Damian drehte sich zu mir und drückte mir eine lockere Hose und einen leichten Pulli in die Hand. „Ja und das nervt. Es tut mir leid für ihn, dass das alles nicht so abläuft wie er es sich wünscht, aber ich habe auch nicht vor so zu tun als wäre ich jemand, der ich nicht bin."

„Du bist nicht so wie du für die meisten tust."

Damian hob herausfordernd die Augenbrauen. „Ach nein?"

Ich schüttelte den Kopf. „Du tust so kalt und als wäre dir alles egal. Aber du bist warm und es gibt viele Dinge und Menschen, die dir wichtig sind. Du willst es nur nicht zeigen."

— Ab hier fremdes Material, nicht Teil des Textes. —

File: config.mk
export PLATFORM = sky130hd
export DESIGN_NAME = ssao_regs
export DESIGN_NICKNAME = d
export VERILOG_FILES = /design/src/rtl/core/ssao_pkg.sv /design/src/rtl/core/ssao_regs.sv
export SDC_FILE = /design/constraint.sdc
export NUM_CORES = 1
export LEC_CHECK = 0
export ABC_AREA = 1
export BUFFER_PORTS_ARGS = -buffer_cell sky130_fd_sc_hd__buf_2
export CORE_MARGIN = 3
export CORE_UTILIZATION = 45
export CTS_CLUSTER_SIZE = 28
export DETAILED_ROUTE_END_ITERATION = 8
export HOLD_SLACK_MARGIN = 0.12
export PLACE_DENSITY = 0.74
export SYNTH_ARGS = -nofsm -noshare
export SYNTH_HDL_FRONTEND = slang
export SYNTH_SLANG_ARGS = --single-unit
export TNS_END_PERCENT = 5
File: constraint.sdc
create_clock -name clk -period 1.2 [get_ports clk]
set_clock_uncertainty 0.05 [all_clocks]
set_input_delay 0.06 -clock clk [delete_from_list [all_inputs] [get_ports clk]]
set_output_delay 0.06 -clock clk [all_outputs]
set_load 0.02 [all_outputs]
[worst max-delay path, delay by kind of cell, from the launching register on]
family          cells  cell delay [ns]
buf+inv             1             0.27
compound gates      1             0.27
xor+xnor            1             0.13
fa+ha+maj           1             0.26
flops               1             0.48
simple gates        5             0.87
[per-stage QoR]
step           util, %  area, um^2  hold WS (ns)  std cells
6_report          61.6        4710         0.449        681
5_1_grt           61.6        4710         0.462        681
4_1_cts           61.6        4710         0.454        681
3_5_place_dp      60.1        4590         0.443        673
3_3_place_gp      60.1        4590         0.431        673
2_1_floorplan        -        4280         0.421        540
===== src/rtl/nfa_string_recognizer_assert.svh =====
// ----------------------------------------------------------------------------
// nfa_string_recognizer assertion macros
// Clocked on i_clk, disabled while i_rst_n is low.
// ----------------------------------------------------------------------------
`ifndef NFA_STRING_RECOGNIZER_ASSERT_SVH
`define NFA_STRING_RECOGNIZER_ASSERT_SVH

// antecedent implies consequent in the next cycle
`define NFA_ASSERT_NEXT(lbl, ante, cons) \
    lbl: assert property (@(posedge i_clk) disable iff (!i_rst_n) (ante) |=> (cons)) \
        else $error("nfa_string_recognizer: assertion failed");

// antecedent implies consequent in the same cycle
`define NFA_ASSERT_NOW(lbl, ante, cons) \
    lbl: assert property (@(posedge i_clk) disable iff (!i_rst_n) (ante) |-> (cons)) \
        else $error("nfa_string_recognizer: assertion failed");

`endif


===== src/rtl/nfa_pkg.sv =====
// ----------------------------------------------------------------------------
// nfa_pkg
// Shared types and constants of the NFA string recogniser.
// ----------------------------------------------------------------------------
package nfa_pkg;

    localparam int DEF_MAX_STATES      = 32;
    localparam int DEF_MAX_TRANSITIONS = 64;

    localparam int APB_AW = 3;
    localparam int APB_DW = 32;

    localparam logic REG_NUM_STATES = 1'b0;
    localparam logic REG_NUM_TRANS  = 1'b1;

    localparam logic [1:0] MODE_LOAD   = 2'd0;
    localparam logic [1:0] MODE_SYMBOL = 2'd1;
    localparam logic [1:0] MODE_FINISH = 2'd2;

    localparam logic [15:0] COUNT_MAX = 16'hFFFF;

    typedef struct packed {
        logic [1:0] mode;
        logic [5:0] slot;
        logic [4:0] from_state;
        logic [4:0] to_state;
        logic [7:0] symbol;
    } t_in;

    typedef struct packed {
        logic        accepted;
        logic [15:0] length;
    } t_out;

    typedef struct packed {
        logic [4:0] from_state;
        logic [4:0] to_state;
        logic [7:0] symbol;
    } t_entry;

endpackage
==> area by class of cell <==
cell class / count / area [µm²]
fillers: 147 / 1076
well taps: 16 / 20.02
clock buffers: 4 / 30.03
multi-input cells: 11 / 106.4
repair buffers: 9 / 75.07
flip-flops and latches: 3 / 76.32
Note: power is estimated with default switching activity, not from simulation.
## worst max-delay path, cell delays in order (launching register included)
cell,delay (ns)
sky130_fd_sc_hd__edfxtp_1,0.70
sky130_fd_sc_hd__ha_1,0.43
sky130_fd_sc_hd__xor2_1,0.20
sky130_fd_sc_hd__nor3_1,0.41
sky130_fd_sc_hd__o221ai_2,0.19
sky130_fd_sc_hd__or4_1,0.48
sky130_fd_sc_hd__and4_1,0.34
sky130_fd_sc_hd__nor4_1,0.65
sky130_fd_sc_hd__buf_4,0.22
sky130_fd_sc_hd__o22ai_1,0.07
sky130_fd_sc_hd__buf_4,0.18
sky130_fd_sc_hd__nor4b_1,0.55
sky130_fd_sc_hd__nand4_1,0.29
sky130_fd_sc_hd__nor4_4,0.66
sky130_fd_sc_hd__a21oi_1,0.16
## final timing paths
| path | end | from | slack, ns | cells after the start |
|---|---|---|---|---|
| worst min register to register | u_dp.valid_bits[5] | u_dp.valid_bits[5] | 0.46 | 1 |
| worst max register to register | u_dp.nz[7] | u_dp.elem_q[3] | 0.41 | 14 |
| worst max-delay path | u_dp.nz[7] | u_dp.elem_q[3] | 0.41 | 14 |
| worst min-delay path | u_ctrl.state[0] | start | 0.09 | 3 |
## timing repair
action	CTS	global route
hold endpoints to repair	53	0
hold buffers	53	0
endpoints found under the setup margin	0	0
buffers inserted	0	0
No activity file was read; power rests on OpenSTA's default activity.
==> src/sv/rtc3w_pkg.sv <==
// Types and constants shared by the three-wire clock-chip serial master.
package rtc3w_pkg;

	localparam int unsigned DataW   = 8;
	localparam int unsigned ShiftW  = 2 * DataW;
	localparam int unsigned CountW  = 5;
	localparam int unsigned InTdataW  = 24;
	localparam int unsigned OutTdataW = 16;

	// Last half-bit of each counted stretch
	localparam logic [CountW-1:0] LastHalfWrite = CountW'(31);
	localparam logic [CountW-1:0] LastHalfAddr  = CountW'(15);
	localparam logic [CountW-1:0] LastHalfRead  = CountW'(15);

	typedef enum logic [1:0] {
		KIND_TICK  = 2'd0,
		KIND_WRITE = 2'd1,
		KIND_READ  = 2'd2
	} kind_t;

	typedef enum logic [1:0] {
		PH_IDLE  = 2'd0,
		PH_SEND  = 2'd1,
		PH_RECV  = 2'd2,
		PH_CLOSE = 2'd3
	} phase_t;

	typedef struct packed {
		logic [1:0]       kind;
		logic [DataW-1:0] address;
		logic [DataW-1:0] write_data;
		logic             io_in;
	} item_t;

	typedef struct packed {
		logic             clock_level;
		logic             enable_level;
		logic             io_out;
		logic             io_drive;
		logic             busy_res;
		logic [DataW-1:0] read_data;
		logic             read_done;
	} result_t;

endpackage

==> src/sv/three_wire_rtc_serial_master.sv <==
// Top level of the three-wire clock-chip serial master: stream ports and stage registers.
//
// Each request (a start-write, a start-read or a half-bit tick) gives exactly one result,
// the pin levels and status after that request. Requests go through an input register,
// a combinational update of the transfer state and a result register, so one request is
// taken every clock cycle while the output is not stalled. A write takes one start and
// 33 ticks (32 half bits and a closing tick); a read takes one start and 33 ticks, the
// last one reporting the byte.
// Starts while a transfer runs, ticks while idle and kind 3 leave the state unchanged.
module three_wire_rtc_serial_master
	import rtc3w_pkg::*;
(
	input  logic                 clk,
	input  logic                 arst_n,
	input  logic                 s_tvalid,
	output logic                 s_tready,
	input  logic [InTdataW-1:0]  s_tdata,  // address[7:0], write_data[15:8], io_in[16], zero
	input  logic [1:0]           s_tuser,  // kind[1:0]
	output logic                 m_tvalid,
	input  logic                 m_tready,
	output logic [OutTdataW-1:0] m_tdata,  // clock_level, enable_level, io_out, io_drive,
	                                       // busy_res, read_data[12:5], zero
	output logic [0:0]           m_tuser   // read_done
);

	item_t   item_s1;
	logic    valid_s1;
	result_t res_d;
	result_t res_q;
	logic    m_tvalid_q;
	logic    adv;

	assign adv      = valid_s1 && (!m_tvalid_q || m_tready);
	assign s_tready = !valid_s1 || adv;

	always_ff @(posedge clk or negedge arst_n) begin
		if (!arst_n) begin
			valid_s1   <= 1'b0;
			m_tvalid_q <= 1'b0;
		end else begin
			if (s_tready)
				valid_s1 <= s_tvalid;
			if (adv)
				m_tvalid_q <= 1'b1;
			else if (m_tready)
				m_tvalid_q <= 1'b0;
		end
	end

	always_ff @(posedge clk) begin
		if (s_tready && s_tvalid) begin
			item_s1.kind       <= s_tuser;
			item_s1.address    <= s_tdata[DataW-1:0];
			item_s1.write_data <= s_tdata[2*DataW-1:DataW];
			item_s1.io_in      <= s_tdata[2*DataW];
		end
		if (adv)
			res_q <= res_d;
	end

	rtc3w_core u_core (
		.clk    (clk),
		.arst_n (arst_n),
		.adv    (adv),
		.item   (item_s1),
		.res    (res_d)
	);

	assign m_tvalid = m_tvalid_q;
	assign m_tdata  = {3'b000, res_q.read_data, res_q.busy_res, res_q.io_drive,
		res_q.io_out, res_q.enable_level, res_q.clock_level};
	assign m_tuser  = res_q.read_done;

	// a finished read leaves the block idle
	assert property (@(posedge clk) disable iff (!arst_n)
		(m_tvalid && m_tuser[0]) |-> !m_tdata[4])
		else $error("read_done while still busy");

	// idle means all pins low and line released
	assert property (@(posedge clk) disable iff (!arst_n)
		(m_tvalid && !m_tdata[4]) |-> (m_tdata[3:0] == 4'b0000))
		else $error("pins active while idle");

	// input register stalls only while it holds a request
	assert property (@(posedge clk) disable iff (!arst_n)
		!s_tready |-> (valid_s1 && m_tvalid && !m_tready))
		else $error("input stalled without cause");

endmodule

==> src/sv/rtc3w_core.sv <==
// Transfer state and per-request update of the three-wire serial master.
module rtc3w_core
	import rtc3w_pkg::*;
(
	input  logic    clk,
	input  logic    arst_n,
	input  logic    adv,
	input  item_t   item,
	output result_t res
);

	phase_t            phase_q, phase_d;
	logic [CountW-1:0] bit_count_q, bit_count_d;
	logic [ShiftW-1:0] out_shift_q, out_shift_d;
	logic [DataW-1:0]  in_shift_q, in_shift_d;
	logic              is_read_q, is_read_d;
	logic              clk_q, clk_d, en_q, en_d, io_q, io_d, drv_q, drv_d;
	logic              done;
	logic              start;
	logic              last_half;

	always_ff @(posedge clk or negedge arst_n) begin
		if (!arst_n) begin
			phase_q     <= PH_IDLE;
			bit_count_q <= '0;
			out_shift_q <= '0;
			in_shift_q  <= '0;
			is_read_q   <= 1'b0;
			clk_q       <= 1'b0;
			en_q        <= 1'b0;
			io_q        <= 1'b0;
			drv_q       <= 1'b0;
		end else if (adv) begin
			phase_q     <= phase_d;
			bit_count_q <= bit_count_d;
			out_shift_q <= out_shift_d;
			in_shift_q  <= in_shift_d;
			is_read_q   <= is_read_d;
			clk_q       <= clk_d;
			en_q        <= en_d;
			io_q        <= io_d;
			drv_q       <= drv_d;
		end
	end

	assign start = (item.kind == KIND_WRITE || item.kind == KIND_READ) &&
		(phase_q == PH_IDLE);

	always_comb begin
		phase_d     = phase_q;
		bit_count_d = bit_count_q;
		out_shift_d = out_shift_q;
		in_shift_d  = in_shift_q;
		is_read_d   = is_read_q;
		clk_d       = clk_q;
		en_d        = en_q;
		io_d        = io_q;
		drv_d       = drv_q;
		done        = 1'b0;
		last_half   = 1'b0;
		if (start) begin
			is_read_d = (item.kind == KIND_READ);
			if (item.kind == KIND_READ) begin
				out_shift_d = {{DataW{1'b0}}, item.address};
				in_shift_d  = '0;
			end else begin
				out_shift_d = {item.write_data, item.address};
			end
			bit_count_d = '0;
			phase_d     = PH_SEND;
			clk_d = 1'b0; en_d = 1'b1; io_d = 1'b0; drv_d = 1'b1;
		end else if (item.kind == KIND_TICK) begin
			unique case (phase_q)
				PH_SEND: begin
					clk_d = bit_count_q[0];
					en_d  = 1'b1;
					drv_d = 1'b1;
					if (!bit_count_q[0]) begin
						io_d = out_shift_q[0];
					end else begin
						out_shift_d = out_shift_q >> 1;
					end
					last_half = is_read_q ? (bit_count_q == LastHalfAddr) :
						(bit_count_q == LastHalfWrite);
					bit_count_d = bit_count_q + 1'b1;
					if (last_half) begin
						bit_count_d = '0;
						phase_d     = is_read_q ? PH_RECV : PH_CLOSE;
					end
				end
				PH_RECV: begin
					clk_d = bit_count_q[0];
					en_d  = 1'b1;
					io_d  = 1'b0;
					drv_d = 1'b0;
					// sample on the clock-low half, least significant bit first
					if (!bit_count_q[0])
						in_shift_d = {item.io_in, in_shift_q[DataW-1:1]};
					bit_count_d = bit_count_q + 1'b1;
					if (bit_count_q == LastHalfRead) begin
						bit_count_d = '0;
						phase_d     = PH_CLOSE;
					end
				end
				PH_CLOSE: begin
					clk_d = 1'b0; en_d = 1'b0; io_d = 1'b0; drv_d = 1'b0;
					done        = is_read_q;
					phase_d     = PH_IDLE;
					bit_count_d = '0;
				end
				default: begin
					phase_d = phase_q;
				end
			endcase
		end
	end

	always_comb begin
		res.clock_level  = clk_d;
		res.enable_level = en_d;
		res.io_out       = io_d;
		res.io_drive     = drv_d;
		res.busy_res     = (phase_d != PH_IDLE);
		res.read_data    = in_shift_d;
		res.read_done    = done;
	end

endmodule

==> config.mk <==
export PLATFORM = sky130hd
export DESIGN_NAME = three_wire_rtc_serial_master
export DESIGN_NICKNAME = d
export VERILOG_FILES = /design/src/sv/rtc3w_pkg.sv /design/src/sv/three_wire_rtc_serial_master.sv /design/src/sv/rtc3w_core.sv
export SDC_FILE = /design/constraint.sdc
export NUM_CORES = 1
export LEC_CHECK = 0
export BUFFER_PORTS_ARGS = -buffer_cell sky130_fd_sc_hd__buf_2
export CAP_MARGIN = 20
export CORE_ASPECT_RATIO = 1.5
export CORE_MARGIN = 2
export CORE_UTILIZATION = 30
export CTS_BUF_LIST = sky130_fd_sc_hd__clkbuf_8 sky130_fd_sc_hd__clkbuf_16
export DETAILED_ROUTE_END_ITERATION = 8
export PLACE_DENSITY = 0.56
export SLEW_MARGIN = 0
export SYNTH_ARGS = -nofsm -noshare
export SYNTH_HDL_FRONTEND = slang
export SYNTH_HIERARCHICAL = 1
export SYNTH_SLANG_ARGS = --single-unit
==> constraint.sdc <==
create_clock -name clk -period 4.4 [get_ports clk]
set_input_delay 0.22 -clock clk [delete_from_list [all_inputs] [get_ports clk]]
set_output_delay 0.22 -clock clk [all_outputs]
set_load 0.05 [all_outputs]
==> out/summary.md <==
Prior to clock tree synthesis, the placed netlist has a worst setup slack of 1700 ps. The number of antenna violations at the first check in global routing was 0. The synthesized netlist occupies a cell area of 3190 um2. The worst hold path belongs to the class in -> async.

The final antenna diode count was 0. The root buffer selected by CTS is clkbuf_16. From bottom edge to top edge, the die measures 130 um.

Setup repair after global routing left no endpoint under its margin. The slack of the critical path was 1730 ps; the iteration-0 DRC count of the detailed router was 84. The analysis attributes to net switching a power of 0.000666 W.

The number of detailed-routing iterations run before antenna repair is 4, and the synthesized netlist cell count is 255. Entering global routing, the biggest net connects 39 pins. A synthesized cell averages 12.5 um2. Total clock buffers created by CTS: 9.

In the post-synthesis netlist, the cell with the most instances is dfrtp_1. In this run, flip-flops and latches consume 41.9% of the power. The H-tree was split into 3 levels. The logs give 49 for the I/O pin count and 0 for the post-route DRC violation count. The critical path class was reg -> reg.

The share of synthesized area in the top cell type comes to 31.1%. Counting flops with a built-in enable in the synthesized netlist gives 33. The final critical path takes up 60.6% of the cycle. Dividing total power by cell area gives a power density of 585 nW/um2.

The clock passes through at most 2 buffers. The placeable core region is 10500 um2. The first global-routing pass estimated 9630 um of wire. In this run the core area contains 46 standard-cell rows. For this run, the leading register cell type out of synthesis is dfrtp_1.

The clock reaches the later pin of the worst-skew pair after 330 ps. In the global route stage, overall resource usage came out at 10.9%. The commonest cells after synthesis are dfrtp_1, edfxtp_1, nand2_1, o21ai_0.

The count of buffers added on input and output ports is 38. In this run switching power makes up 29.9% of total power. The cell at the slowest stage of the critical path is o21ai_2. The number of warning messages in the yosys log came out at 6.

The run finished with clean final reports. Synthesis inferred 71 register bits. For the final routed database, the setup TNS stands at 0 ps. Max-slew headroom at the worst pin: 33.8%.

The sequential share of the synthesized area is 61.0%, and the time the worst path needs with I/O delays and setup is 2670 ps. The tools report the final setup violation count as 0. Routability-driven placement finished with a final weighted congestion of 0.778. The logs give 0 for the post-CTS repair timing setup buffer count and 0 for the final count of pins violating max slew.

The worst setup path is captured at a flip-flop. In the final design database the tool counted 330 nets. After detailed placement, the total cell area comes to 3470 um2.

Global routing finished with a remaining overflow of 0. The clock arrives with 5.69 ps of skew. The run gives 0 as the number of maximum-capacitance violations.

The post-synthesis to final-layout area growth is 19.4%, and the data arrival time of the worst path is 2830 ps. For the maximum clock frequency, the log shows 375 MHz. In the final layout, the share of cells above drive strength 1 is 22.9%.

In the final routed layout, each cell accounts on average for 12.6 um. The maximum ir drop on the vdd rail came out at 0.217 mV. STA classifies the critical path startpoint as a flip-flop. Along the worst path, the maximum fanout reaches 31. The vias after detailed routing is 2011. Summed over all instances, the cell type with the most area after synthesis is edfxtp_1. The layout has 1048 filler cells. The via density per instance is 4.60. The finished cells cover 3800 um2. The proportion of register bits with asynchronous set or reset after synthesis came out at 53.5%.

After detailed routing, the total wire length is 5530 um. The slew at the pin with the worst max-slew slack works out to 993 ps. TritonCTS built the clock tree. Clock-pin slew was measured on the worst setup and hold paths at 60 ps.

After synthesis, the cell types taking the most area are edfxtp_1, dfrtp_1, ha_1, nand2_1, a22o_1. For the hold violation count in the final report, the log shows 0. The synthesized netlist contains 41 unique library cells. The analysis attributes to cell leakage a power of 1.59 nW. The clock network burns 35.6% of the power. The logs give 0 for the post-detailed-route count of antenna-violating nets and 0 for the number of buffers inserted by hold repair at cts.

The logs give 3640 um for the detailed-placement wirelength estimate and 11500 um2 for the area of the die. Number of sinks driven by the clock tree: 71. Combinational cells account for 22.5% of the total power. The run gives 0 as the number of resized instances in the post-cts repair step. The number of global-route vias before repair is 2036. Horizontal die dimension: 88.1 um. Walking the worst path, the cells encountered are inv_1, ha_1, and2_1, o21ai_2, o21ai_0. The internal power of the cells totals 0.00156 W. Delay of the slowest cell on the worst path: 930 ps. For the data required time at the worst endpoint, the log shows 4570 ps. For this configuration, the core starts out at a cell density of 30.4%.
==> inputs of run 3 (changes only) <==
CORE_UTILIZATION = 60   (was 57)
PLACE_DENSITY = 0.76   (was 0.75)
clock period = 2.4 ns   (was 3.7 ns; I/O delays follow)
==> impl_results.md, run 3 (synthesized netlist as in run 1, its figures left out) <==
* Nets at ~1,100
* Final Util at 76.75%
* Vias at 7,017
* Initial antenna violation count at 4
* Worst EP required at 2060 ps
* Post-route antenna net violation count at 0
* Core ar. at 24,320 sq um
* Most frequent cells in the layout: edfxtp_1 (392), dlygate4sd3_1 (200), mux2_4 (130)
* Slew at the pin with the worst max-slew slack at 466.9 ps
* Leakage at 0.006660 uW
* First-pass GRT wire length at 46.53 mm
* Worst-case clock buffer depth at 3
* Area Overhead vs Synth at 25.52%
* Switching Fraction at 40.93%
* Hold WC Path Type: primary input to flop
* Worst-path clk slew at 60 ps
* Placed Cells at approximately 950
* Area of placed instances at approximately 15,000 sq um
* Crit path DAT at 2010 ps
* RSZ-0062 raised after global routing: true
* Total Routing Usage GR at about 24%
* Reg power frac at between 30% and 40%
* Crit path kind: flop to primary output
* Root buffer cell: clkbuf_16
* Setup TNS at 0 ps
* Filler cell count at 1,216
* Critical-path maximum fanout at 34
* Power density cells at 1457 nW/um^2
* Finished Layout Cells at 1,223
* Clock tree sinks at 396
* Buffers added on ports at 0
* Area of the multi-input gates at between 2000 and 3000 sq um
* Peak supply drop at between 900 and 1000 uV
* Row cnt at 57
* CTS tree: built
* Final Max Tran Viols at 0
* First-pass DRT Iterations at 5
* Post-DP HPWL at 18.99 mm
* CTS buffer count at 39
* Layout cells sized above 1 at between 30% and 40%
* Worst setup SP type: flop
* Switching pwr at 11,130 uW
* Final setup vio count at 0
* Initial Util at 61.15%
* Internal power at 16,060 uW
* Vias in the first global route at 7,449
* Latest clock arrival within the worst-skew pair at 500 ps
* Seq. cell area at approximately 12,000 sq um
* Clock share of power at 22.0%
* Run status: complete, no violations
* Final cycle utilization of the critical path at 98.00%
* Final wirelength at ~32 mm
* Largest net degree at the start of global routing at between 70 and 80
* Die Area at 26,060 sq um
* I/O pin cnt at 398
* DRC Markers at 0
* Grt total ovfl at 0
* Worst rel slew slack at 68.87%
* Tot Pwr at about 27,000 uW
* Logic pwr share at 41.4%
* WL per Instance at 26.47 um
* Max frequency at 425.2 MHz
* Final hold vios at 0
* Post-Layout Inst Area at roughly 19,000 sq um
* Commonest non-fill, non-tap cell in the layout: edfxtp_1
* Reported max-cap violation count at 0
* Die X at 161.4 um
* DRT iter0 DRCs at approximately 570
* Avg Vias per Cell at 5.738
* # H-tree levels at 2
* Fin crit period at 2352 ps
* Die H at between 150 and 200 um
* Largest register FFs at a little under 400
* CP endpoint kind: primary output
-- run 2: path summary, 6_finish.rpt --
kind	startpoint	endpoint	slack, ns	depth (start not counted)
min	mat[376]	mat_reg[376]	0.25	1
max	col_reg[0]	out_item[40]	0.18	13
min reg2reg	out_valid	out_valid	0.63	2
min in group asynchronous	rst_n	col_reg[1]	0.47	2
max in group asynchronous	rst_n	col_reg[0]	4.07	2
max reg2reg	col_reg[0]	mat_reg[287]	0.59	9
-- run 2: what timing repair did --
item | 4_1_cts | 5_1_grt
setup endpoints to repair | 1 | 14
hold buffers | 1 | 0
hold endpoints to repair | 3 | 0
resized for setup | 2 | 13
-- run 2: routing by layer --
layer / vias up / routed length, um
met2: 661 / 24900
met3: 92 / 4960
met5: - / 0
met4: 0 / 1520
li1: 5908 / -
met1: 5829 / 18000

„Ich bin warm, mh?" Er überwand die Distanz zwischen uns und nahm mir die Klamotten, die er mich gerade eben erst gegeben hatte, aus der Hand. „Dann kannst du heute Nacht auch nackt mit mir im Bett schlafen."

Es war fast süß, wie offensichtlich er versuchte, mich davon zu überzeugen, dass ich mit meiner Einschätzung falschlag und sie dadurch umso mehr bestätigte.

„Wenn du glaubst, du könntest dich kontrollieren, wenn ich nackt neben dir liege und dich küssen will, können wir es gerne versuchen."

Seine Augen feuerten eine Rakete ab. Sie explodierte zu einem grünen Farbspiel und ich schaute dabei zu, wie die Überraschung sich ebenso in seinem gesamten Gesicht abzeichnete.

„Sag sowas nicht", verlangte er, obwohl er so aussah, als wolle er mehr hören. Und vielleicht, ja vielleicht wollte ich mehr sagen.

„Warum nicht?"

Damian antwortete mir nicht. Stattdessen drückte er mir die Klamotten in den Bauch und forderte: „Zieh dich um."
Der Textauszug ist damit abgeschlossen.